I was born in the rooms below Throneshields and apprenticed to Master Ellestrakust. As a dwarf I know that I'm supposed to honor the stones of our tunnels and became adept at the mason's art of finding the sympathy between two stones, that they might cleave to eachother without seam. However, my eyes always tended to stray past the lintels and porticos up to the forbidden horizons - while Master Ellestrakust lectured on the importances of corner and keystones, on the balance of opposing forces and the earth-lore of the deep miners.
I admit it now, though before I dared not, even to myself:
Though I attended his lectures with ready ear, my heart dwelt not in solid stone or sparkling gem but in unknown horizons and a most undwarvenly appetite for wide open spaces. One night I snuck out of the apprentice's caverns and into the Museum proper, where they quaffed mead so fresh, the bees were still buzzing. That night changed my life forever, for an old dwarf, with many scars and twinkling eyes, paid for his mead with words of derring-do and stealthy skill, of deeds and lands both fantastic and distant, of seas he'd swum and foes he'd vanquished, of treasures gained and companions lost, often within moments of each-other. My heart leapt double-time in my chest, and he noticed my shy eyes brighten over edge of my mead barrel, for he beckoned me over and offered me a biscuit made of polar bear tongue spiced with some unknown topside greenery. "The trick to these things", he spoke quietly, as I savored the enticingly strange flavor, "is to follow your heart, but keep both eyes open. Remember, 'Should' and 'if' never did exist, only 'is' or 'is not'. When your 'is', 'is not', go whence you came."
I wasn't quite sure what he meant, but the buzzing mead was strong and it hit my head like a load of stone rolling off a peasant's back and we all had a roaring good time after that. The morning was another story, for I had to admit my escapade to my old master and see his familiar brow furrow in concern over my discontent once more.
"Oh, Graniteriddles, Graniteriddles, what am I to do with you?" he asked tiredly, his eyes skipping from cornice to join in the ceiling, checking for nonexistant cracks more out of habit than purpose as his mind examined the problem of his sky-minded apprentice from all angles, like the plans to some improbable noble-inspired structure. A long silence passed, he considering, me fidgeting with my hem. The silence stretched on and on until finally he let out a deep sigh and focused once more on my small and trembling form.
"You have no real place within the safety of stone and clan - your sense of duty has been overcome by your curiosity time and again and it ever shall be, I fear." He again let out a great sigh. "So be it." He then gestured to someone behind me, "You may as well come into the light, old freind, it seems you've stolen another of my apprentices."
He was answered by a chuckle as the old tale-teller stepped out of the shadows. "Her heart was distant long before I tasted my first homecoming mead, old stonefitter. Let me show her her heart's desire." With that he removed her pale, dusty novice's cloak and handed it solemnly to her sorrow-eyed master before clasping a brown and green one to my shoulders. Come, little ranger, let's see where your heart has led you.

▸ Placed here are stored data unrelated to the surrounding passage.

`config.mk`:
```
export PLATFORM = sky130hd
export DESIGN_NAME = vfdp_front
export DESIGN_NICKNAME = d
export VERILOG_FILES = /design/src/hw/rtl/vfdp_pkg.sv /design/src/hw/rtl/vfdp_front.sv
export SDC_FILE = /design/constraint.sdc
export NUM_CORES = 1
export LEC_CHECK = 0
export ABC_CLOCK_PERIOD_IN_PS = 21600
export BUFFER_PORTS_ARGS = -buffer_cell sky130_fd_sc_hd__buf_4
export CAP_MARGIN = 20
export CORE_ASPECT_RATIO = 1.75
export CORE_MARGIN = 2
export CORE_UTILIZATION = 60
export CTS_BUF_LIST = sky130_fd_sc_hd__clkbuf_8
export DETAILED_ROUTE_END_ITERATION = 16
export PLACE_DENSITY = 0.85
export REMOVE_ABC_BUFFERS = 1
export SLEW_MARGIN = 20
export SYNTH_ARGS = -nofsm -noshare
export SYNTH_HDL_FRONTEND = slang
export SYNTH_SLANG_ARGS = --single-unit
```
`constraint.sdc`:
```
create_clock -name i_clk -period 21.6 [get_ports i_clk]
set_input_delay 0 -clock i_clk [delete_from_list [all_inputs] [get_ports i_clk]]
set_output_delay 0 -clock i_clk [all_outputs]
set_load 0.01 [all_outputs]
```
`src/hw/rtl/vfdp_pkg.sv`:
```
// Package with widths and pipeline types for the vsync frame deadline predictor.
package vfdp_pkg;
    localparam int DURATION_BITS = 32;
    localparam int TIME_BITS = 62;
    localparam int OUT_BITS = TIME_BITS + 1;
    localparam int NUM_CELLS = OUT_BITS;

    typedef logic [TIME_BITS-1:0] t_time;
    typedef logic [OUT_BITS-1:0] t_wide;
    typedef logic [DURATION_BITS-1:0] t_dur;

    typedef struct packed {
        logic  valid;
        logic  hit;
        logic  zero;
        t_wide dividend;
        t_dur  rem;
        t_dur  period;
        t_dur  prep;
        t_time anchor;
        t_wide earliest;
    } t_cell_data;
endpackage

```
`src/hw/rtl/vfdp_front.sv`:
```
// Front stages: sums, earliest acceptable time and grid offset.
module vfdp_front (
    input  logic                  i_clk,
    input  logic                  i_rst_n,
    input  logic                  i_en,
    input  logic                  i_valid,
    input  vfdp_pkg::t_time       i_now_time,
    input  vfdp_pkg::t_time       i_requested_time,
    input  vfdp_pkg::t_time       i_last_vsync,
    input  vfdp_pkg::t_dur        i_vsync_period,
    input  vfdp_pkg::t_dur        i_prep_duration,
    output vfdp_pkg::t_cell_data  o_d
);
    logic                r_valid_a;
    vfdp_pkg::t_wide     r_now_prep;
    vfdp_pkg::t_wide     r_half;
    vfdp_pkg::t_time     r_req;
    vfdp_pkg::t_time     r_anchor;
    vfdp_pkg::t_dur      r_period;
    vfdp_pkg::t_dur      r_prep;
    vfdp_pkg::t_cell_data r_d;
    vfdp_pkg::t_cell_data n_d;
    vfdp_pkg::t_wide     w_max;

    always_ff @(posedge i_clk) begin
        if (!i_rst_n) begin
            r_valid_a <= 1'b0;
            r_d.valid <= 1'b0;
        end else if (i_en) begin
            r_valid_a  <= i_valid;
            r_now_prep <= {1'b0, i_now_time} +
                          vfdp_pkg::OUT_BITS'(i_prep_duration);
            r_half     <= {1'b0, i_last_vsync} +
                          vfdp_pkg::OUT_BITS'(i_vsync_period >> 1);
            r_req      <= i_requested_time;
            r_anchor   <= i_last_vsync;
            r_period   <= i_vsync_period;
            r_prep     <= i_prep_duration;
            r_d        <= n_d;
        end
    end

    always_comb begin
        w_max = (r_half > r_now_prep) ? r_half : r_now_prep;
        n_d.valid    = r_valid_a;
        n_d.earliest = (w_max > {1'b0, r_req}) ? w_max : {1'b0, r_req};
        n_d.hit      = {1'b0, r_anchor} >= n_d.earliest;
        n_d.zero     = (r_period == '0);
        n_d.dividend = n_d.earliest - {1'b0, r_anchor};
        n_d.rem      = '0;
        n_d.period   = r_period;
        n_d.prep     = r_prep;
        n_d.anchor   = r_anchor;
    end

    assign o_d = r_d;
endmodule

```
# Word level (Yosys, flattened, before mapping)
# Cells that the tools add are included.
# op_classes
addsub	3
order_cmp	3
mux	2
n_reduce_logical	2
# op_table
operator	count
63-bit two-way mux	2
62-bit by 31-bit adder with 63-bit output	1
62-bit by 32-bit adder with 63-bit output	1
62-bit by 63-bit >= comparator with 1-bit output	1
63-bit by 62-bit > comparator with 1-bit output	1
63-bit > comparator	1
63-bit by 62-bit subtractor with 63-bit output	1
32-bit logical NOT	1
2-bit AND reduction	1
# word_totals
regBits	570
in_bits	254
out_inout_bits	287
word_cells	25

# Depth between registers and ports, before layout
# Gate-level depths: netlist (run 1).
# logic_depth
depth_word	5
depth_mapped	37

# Worst setup path before layout (run 1)
# Ideal clock, no wire load.
# synth_path
path_type	input to register
from	input i_en
to	register r_d (netlist bit o_d[0]), enable pin
setup_time_ns	1.005
arrival_time_ns	12.739
t_required_ns	20.595
slack_ns	7.856
cell_stages	1
n_path_buf	0
cell_sequence	and2_1
# synth_via
elab_chain_len	1
# synth_rtl
item	line	source
from (decl)	vfdp_front.sv:5	input logic i_en,
2-bit AND reduction (no source line)	-	
to (signal assigned)	vfdp_front.sv:39	r_d <= n_d;
to (decl)	vfdp_front.sv:21	vfdp_pkg::t_cell_data r_d;
# No other way between the ends.
# A chain may end at the register's enable or synchronous reset.

==> metrics, run 1 <==
average cell area after synthesis 12.5 µm²; vias per cell 6.10; unrepaired setup endpoints after global routing no; EDFF count, synth 568; # IOs 541; Worst Clk Skew ~0.057 ns; post-synthesis simple-gate area fraction 8.09%; post-synthesis adder-cell area fraction 10.5%; I/O Buffers 508; most numerous cell on the critical path a21oi_1; Worst R2R Setup Slack 10.57 ns; initial drt markers 2,039; largest family of logic cells by synthesized area adder cells; Total Power 0.00324 W; clock transition at the registers of the reported paths ~0.090 ns; Synth top area share 56.4%; cts hold-fix bufs 280; Hold Crit Start i_requested_time[33]; max cap viols 0; GPL Wtd Cong 1.03; worst-path maximum fanout 40; Ys Warns 0; Critical Path RT 22.01 ns; drt wl/cell approximately 26 µm; worst min-delay path category input port to flip-flop; R2R depth 35; Reg-to-Reg Start r_now_prep[28]$_DFFE_PP_; register area share after synthesis a little under three fifths; FF-to-FF End o_d[282]$_DFFE_PP_; number of setup buffers added after CTS 0; Die Area 52,300 µm²; final hold violation count 0; PwrDens 82.7 nW/µm²; multiplexer share of the synthesized area 4.73%; first-pass GRT wire length 151,000 µm; TritonCTS clock tree built; vias in the first global route 25,400; maximum VDD drop 75.7 µV; Fillers about 2,900; cells after synthesis around 2,400; crit path DAT 11.45 ns; fmax 0.0906 GHz; multi-input logic area 11,900 µm²; via count 24,300; outcome completed; XOR/XNOR Fraction of Synth Area 5.21%; FP Rows around 110; GRT Total Usage 39.2%; Primary FF master, synth edfxtp_1; final antenna-violating net count 0; max_slew headroom a little over a quarter; final setup margin 10.57 ns; Leak 16.5 nW; final WL 104,000 µm; post-synthesis cell type count 78; initial antenna violation count 7; Setup TNS Final 0 ns; fin crit share 51.1%; ys async rst share 0%; CTS buffer count 85; fin nets 3,757; drt pass-1 iters 8; Placement Setup Slack 11.01 ns; Post-Syn Area between 30,000 and 40,000 µm²; Worst Setup SP r_now_prep[28]$_DFFE_PP_; post-DP HPWL between 70,000 and 80,000 µm; Root Driver clkbuf_8; Core Area between 40,000 and 50,000 µm²; flop and latch count out of synthesis 570; Clock Tree Buf Depth 3; width of the die 174 µm; CP max stage cell nor4b_1; die height about 300 µm; DRC violations left 0; crit path kind flip-flop to flip-flop; Synth Area in Compound Gates 10.3%; CP endpoint kind flip-flop; fin crit period about 11 ns; Sink Count 570; register area between 15,000 and 20,000 µm²; Worst Setup EP o_d[282]$_DFFE_PP_; Worst Max-Slew Pin Slew between 1 and 1.5 ns; cell taking the most area after synthesis edfxtp_1; Syn-to-layout area delta 29.6%; cts repair resizes 0; most frequent cell after synthesis edfxtp_1; # setup viols final 0; Max Slew Vio Count 0; share of cells above drive strength 1 21.6%; Initial Utilization between 60% and 70%; Startpoint Class flip-flop; Clock Latency Late Sink 0.70 ns; H-tree depth 3; top cells by count, synth edfxtp_1 (568), ha_1 (250), inv_1 (238); largest net degree at the start of global routing 192; slowest cell delay on critical path 0.87 ns; top post-synthesis cells by area edfxtp_1 (56%), ha_1 (10%), xnor2_1 (3.4%), inv_1 (3.0%), a21oi_1 (2.7%); gr ovfl total 0
==> worst min-delay path by stage <==
stage | slack (ns) | cells after the start | endpoint
final | 0.03 | 2 | r_req[33]$_DFFE_PP_
after global routing | 0.03 | 2 | r_req[34]$_DFFE_PP_
after CTS | 0.01 | 2 | r_req[57]$_DFFE_PP_
after detailed placement | 0.18 | 1 | r_req[58]$_DFFE_PP_
after global placement | 0.18 | 1 | r_period[0]$_DFFE_PP_
after floorplan | 0.1 | 0 | r_anchor[0]$_DFFE_PP_
==> kinds of logic (layout without fill, tap and decap cells) <==
family	count (synthesis)	after routing
and+or+nand+nor	480	480
DFF	570	570
other	1	38
AOI/OAI and AO/OA	484	484
buffers and inverters	319	1191
xor gates and xnor gates	180	180
adders and majority gates	253	253
muxes	127	127
==> power breakdown <==
group	internal, W	switching [W]
clock	0.000490	0.000465
sequential	0.00135	0.0000531
combinational	0.000372	0.000512
==> worst max-delay path, delay by kind of cell (launching register included) <==
kind | cells | cell delay, ns
flip-flops | 1 | 0.41
multiplexers | 2 | 0.83
AND/OR/NAND/NOR | 2 | 0.96
AO/OA/AOI/OAI | 23 | 5.75
adder cells (fa/ha/maj) | 3 | 0.92
buffers and inverters | 4 | 1.64
XOR/XNOR | 1 | 0.14
==> per-layer routing <==
metal / share of wire (%) / GRT usage [%]
met1: 31 / 38.0
met2: 52 / 71.0
met3: 8.3 / 8.56
met4: 9.5 / 32.2
met5: 0.022 / 0
==> through the flow <==
step                      hold slack, ns  cells  util (%)  instance area, µm²
final                             0.0322   3983      78.8               39200
after global routing              0.0341   3982      78.8               39200
after CTS                         0.0127   3977      78.8               39200
after detailed placement           0.179   3543      69.6               34600
after global placement             0.179   3543      69.6               34600
after floorplan                   0.0989   2364         -               29900
==> cell usage in the layout, fill, tap and decap left out, types with 11 or more instances in the layout <==
cell type / instances
edfxtp_1: 568
buf_4: 517
dlygate4sd3_1: 280
inv_1: 257
ha_1: 250
a21oi_1: 165
xnor2_1: 117
nor2_1: 109
nand2_1: 93
a21o_1: 92
clkbuf_8: 87
nand4_1: 64
xor2_1: 63
mux2_1: 62
nand3_1: 61
mux2_2: 61
o21ai_0: 47
conb_1: 32
o21ai_1: 31
o21bai_1: 28
nor2b_1: 27
nor3_1: 23
o21a_1: 20
and3_1: 20
clkinv_1: 20
nor4_1: 18
a31oi_1: 18
nand2b_1: 17
and2_1: 13
clkinv_2: 11
==> cell type report <==
type / count / area share [%]
flip-flops and latches: 570 / 43.6
well taps: 660 / 2.11
clock inverters: 67 / 1.44
diodes: 6 / 0.0383
repair buffers: 799 / 17.1
multi-input cells: 1556 / 30.3
inverters: 238 / 2.28
clock buffers: 87 / 3.06
==> flip-flops by register name (all words and copies together), names as in the netlist <==
name,cells
o_d,255
r_period,32
r_half,63
r_valid_a,1
r_anchor,62
r_req,62
r_now_prep,63
r_prep,32
No activity file was read; power rests on OpenSTA's default activity.
==> inputs of run 2 (changes only) <==
--- a/config.mk
+++ b/config.mk
@@ -5,15 +5,15 @@
 export SDC_FILE = /design/constraint.sdc
 export NUM_CORES = 1
 export LEC_CHECK = 0
-export ABC_CLOCK_PERIOD_IN_PS = 21600
+export ABC_CLOCK_PERIOD_IN_PS = 10340
 export BUFFER_PORTS_ARGS = -buffer_cell sky130_fd_sc_hd__buf_4
 export CAP_MARGIN = 20
 export CORE_ASPECT_RATIO = 1.75
 export CORE_MARGIN = 2
-export CORE_UTILIZATION = 60
+export CORE_UTILIZATION = 58
 export CTS_BUF_LIST = sky130_fd_sc_hd__clkbuf_8
 export DETAILED_ROUTE_END_ITERATION = 16
-export PLACE_DENSITY = 0.85
+export PLACE_DENSITY = 0.82
 export REMOVE_ABC_BUFFERS = 1
 export SLEW_MARGIN = 20
 export SYNTH_ARGS = -nofsm -noshare
==> constraint.sdc (replaced) <==
create_clock -name i_clk -period 10.34 [get_ports i_clk]
set_input_delay 0 -clock i_clk [delete_from_list [all_inputs] [get_ports i_clk]]
set_output_delay 0 -clock i_clk [all_outputs]
set_load 0.01 [all_outputs]
==> metrics, run 2 (same netlist as run 1, synthesis figures left out) <==
Worst Max-Slew Pin Slew 1.20 ns; Startpoint Class flip-flop; max cap viols 0; TritonCTS clock tree built; drt wl/cell 26.3 µm; # IOs 541; final antenna-violating net count 0; Total Power 0.00689 W; vias per cell 6.04; R2R depth 33; Worst Clk Skew 0.0399 ns; I/O Buffers 508; crit path DAT 10.22 ns; die height roughly 310 µm; Clock Latency Late Sink 0.72 ns; Sink Count 570; most common cell after layout, fill and taps aside edfxtp_1; post-DP HPWL 73,700 µm; outcome completed; initial drt markers 2,262; fin crit share between 90 and 100%; largest net degree at the start of global routing 177; slowest cell delay on critical path a little under 0.8 ns; Worst R2R Setup Slack 0.52 ns; GPL Wtd Cong between 1 and 1.5; Setup TNS Final 0 ns; Max Slew Vio Count 0; fmax 0.102 GHz; most numerous cell on the critical path a21o_1; H-tree depth 3; final setup margin 0.523 ns; fin crit period 9.82 ns; gr ovfl total 0; Placement Setup Slack ~0.77 ns; worst-path maximum fanout 23; Clock Tree Buf Depth 3; Leak 16.7 nW; crit path kind flip-flop to flip-flop; most frequent cells in the layout edfxtp_1 (568), buf_4 (523), dlygate4sd3_1 (313); Initial Utilization 58.7%; first-pass GRT wire length between 150,000 and 200,000 µm; width of the die 177 µm; max FFs per register 255; Die Area ~54,000 µm²; CP endpoint kind flip-flop; number of setup buffers added after CTS 0; Top delay family on crit path compound AO/OA/AOI/OAI gates; fin nets 3,798; worst min-delay path category input port to flip-flop; Hold Path Sink r_req[5]$_DFFE_PP_; drt pass-1 iters 6; CP max stage cell o21ai_4; Core Area 51,500 µm²; Root Driver clkbuf_8; buffer and inverter count on the worst path 3; CTS buffer count 86; DRC violations left 0; # setup viols final 0; Syn-to-layout area delta 31.3%; via count approximately 24,000; GRT Total Usage 38.9%; clock transition at the registers of the reported paths 0.07 ns; final hold violation count 0; Reg-to-Reg Start r_now_prep[16]$_DFFE_PP_; hold path depth 2; Final Core Density 77.1%; # placed instances 3,562; final std cells w/o fill just over 4,000; Seq pwr share 42.5%; Critical Path RT 10.75 ns; Clk network pwr share 30.3%; max_slew headroom 19.7%; final WL 106,000 µm; Hold Crit Start i_requested_time[5]; maximum VDD drop about 150 µV; initial antenna violation count 5; Switch Pwr approximately 0.0022 W; Net Sw Frac 31.9%; internal power 0.00469 W; PwrDens about 170 nW/µm²; share of cells above drive strength 1 22.0%; Combinational Power Share 27.2%; FP Rows 110; FF-to-FF End o_d[276]$_DFFE_PP_; vias in the first global route 25,700; unrepaired setup endpoints after global routing no
run 2: cell types whose count changed in the layout (fill, tap and decap cells not counted), moves of 6 or more:
| cell | change |
|---|---|
| buf_4 | +6 |
| dlygate4sd3_1 | +33 |
| inv_1 | -11 |
| clkinv_2 | +12 |
run 2: worst max path at each step:
| stage | to | slack (ns) | cells past startpoint | from |
|---|---|---|---|---|
| 4_1_cts | o_d[276]$_DFFE_PP_ | 0.70 | 31 | r_half[29]$_DFFE_PP_ |
| 3_5_place_dp | o_d[276]$_DFFE_PP_ | 0.77 | 31 | r_half[29]$_DFFE_PP_ |
| 6_report | o_d[276]$_DFFE_PP_ | 0.52 | 33 | r_now_prep[16]$_DFFE_PP_ |
| 2_1_floorplan | o_d[0]$_DFFE_PP_ | -3.40 | 1 | i_en |
| 3_3_place_gp | o_d[279]$_DFFE_PP_ | 1.01 | 32 | r_half[30]$_DFFE_PP_ |
| 5_1_grt | o_d[276]$_DFFE_PP_ | 0.11 | 33 | r_now_prep[28]$_DFFE_PP_ |
run 2: layout make-up:
type / count / area (µm²)
Fill cell: 2999 / 11800
Tap cell: 672 / 841
Antenna cell: 6 / 15.0
Clock inverter: 74 / 666
Clock buffer: 86 / 1180
Sequential cell: 570 / 17100
Inverter: 238 / 893
Multi-Input combinational cell: 1556 / 11900
Timing Repair Buffer: 839 / 7120
run 2: routing by layer:
metal / GRT usage [%] / part of all wire (%) / up-vias
met1: 39.1 / 32 / 11700
met2: 70.0 / 52 / 1619
met3: 6.18 / 7.3 / 456
li1: - / - / 10700
met5: 0 / 0.014 / -
met4: 31.3 / 9.1 / 2
run 2: through the flow:
step / hold slack (ns) / instance area [µm²]
after detailed placement: 0.180 / 34700
after CTS: 0.000188 / 39700
after global routing: 0.00677 / 39700
after floorplan: 0.0989 / 29900
after global placement: 0.179 / 34700
final: 0.0263 / 39700
run 2: power by group through the flow:
stage | sequential (W) | clock (W) | combinational (W)
after global placement | 0.00296 | 0 | 0.00166
after detailed placement | 0.00297 | 0 | 0.00169
after floorplan | 0.00301 | 0 | 0.00102
final | 0.00293 | 0.00208 | 0.00187
after global routing | 0.00294 | 0.00217 | 0.00201
after CTS | 0.00292 | 0.00205 | 0.00181
run 2: timing repair:
action	CTS	global route
hold endpoints to repair	316	0
resized for setup	0	0
hold buffers	313	0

In the dim room, I saw the old mason raise the cast-away cloak to wipe away a tear, as if mourning the death of a loved one. I thought nothing of it at the time, thinking it the sentimentality of an old dwarf in his hole, mourning younger years.
~~
It is the 3rd of Granite, the 1060th cycle since the Making as the gnomon-keepers reckon it and I, Graniteriddles Asob, am a newly apprenticed huntress. How my heart hammers: the sky is so big! I wonder, is it hung using something akin to the sympathy of stone?